上記の1)は、ヘルスケアや情報テクノロジーなどグロース株の売りを誘いました。ヘルスケアは、3)による不透明感も加わり、下落が顕著でした。特に海外(特に米国)売上高比率が高い銘柄、たとえば薬明生物(02269)や薬明康徳(02359)(SBI証券取扱なし)が急反落しました。
情報テクノロジーは、1)と2)を受けた軟調地合いのなか、米当局が中国企業の監査状況の検査を実施するため、今週にも香港入りすると報じられ、警戒を誘いました。米当局による検査は、米中両国が事前に達した合意に基づくもので、市場にとってサプライズではありません。しかしながら、足元で米中対立懸念が強まっていたため、検査結果に対する不安を助長しました。
第1弾の検査対象企業(5社)と報じられているJDドットコム(09618)や百度(09888)、アリババ(09988)、綱易(09999)が調整しました。一方、ヤムチャイナ(09987)(SBI証券取り扱いなし、米国上場のADR(YUMC)は取扱銘柄)は、逆行高となりました。中秋節連休の期間中(9/3-9/5)、主要大都市の飲食業の販売額が前年同期に比べて増加し、買い材料となりました。

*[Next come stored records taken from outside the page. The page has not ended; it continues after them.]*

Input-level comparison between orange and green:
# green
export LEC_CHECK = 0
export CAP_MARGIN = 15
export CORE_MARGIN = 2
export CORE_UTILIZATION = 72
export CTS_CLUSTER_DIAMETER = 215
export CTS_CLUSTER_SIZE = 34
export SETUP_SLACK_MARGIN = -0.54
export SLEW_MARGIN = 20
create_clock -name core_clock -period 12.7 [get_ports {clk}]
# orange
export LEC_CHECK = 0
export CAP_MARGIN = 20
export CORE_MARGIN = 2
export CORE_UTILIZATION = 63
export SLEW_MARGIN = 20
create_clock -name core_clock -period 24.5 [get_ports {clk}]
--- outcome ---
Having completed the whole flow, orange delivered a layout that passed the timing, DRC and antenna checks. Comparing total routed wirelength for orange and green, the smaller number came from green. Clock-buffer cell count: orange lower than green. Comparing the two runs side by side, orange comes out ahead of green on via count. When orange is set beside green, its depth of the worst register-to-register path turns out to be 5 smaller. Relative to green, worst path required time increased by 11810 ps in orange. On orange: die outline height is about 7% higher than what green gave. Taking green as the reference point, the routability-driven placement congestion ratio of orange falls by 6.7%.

業種別でエネルギーも調整しました。主に石油大手のペトロチャイナ(00857)の反落によるものです。世界経済の減速懸念や中国のロックダウンを理由に、世界大手投資銀行2社が原油価格予想を下方修正し、売り材料となりました。
一方、素材と電気通信は堅調でした。素材は、中国地方政府の不動産支援を好感し、中国アルミ(02600)やコウセイコパー(00358)など建設資材関連株が買われました。電気通信は、投資家のリスク回避志向の強まりを受け、ディフェンシブ銘柄のチャイナモバイル(00941)やチャイナテレコム(00728)が堅調でした。
今回のトピックス
今回は、米中対立をめぐる新しい動きを確認してみたいと思います。
米バイデン大統領は9/12に、バイオテクノロジーを活用する商品の国内製造を促す大統領令に署名しました。同措置は、バイオ産業における中国への依存を減らすためのものとされています。
米中対立がバイオ産業にも拡大することへの懸念から、薬明生物(02269)や薬明康徳(02359)(SBI証券取扱なし)など海外(特に米国)売上高比率が高い銘柄が9/13に急反落しました。たとえば、欧米の大手製薬会社からバイオ医薬品開発を受託している薬明生物は、19.9%も下落しました。
株価急落を受け、薬明生物はアナリスト向けの説明会を開催しました。香港現地紙によると、同社経営陣は、現時点で公表されている情報に基づけば、米国の措置は「ニュートラル」とみるべきで、市場の反応は行き過ぎだとの認識を示しました。また、バイオ医薬品開発受託(CDMO)の市場はサービス品質が大事なため、同社は米国の顧客を引き留める自信があると表明しました。薬明生物はバイオ医薬品アウトソーシング市場で世界シェア2位として、その品質や専門性は世界で認められています。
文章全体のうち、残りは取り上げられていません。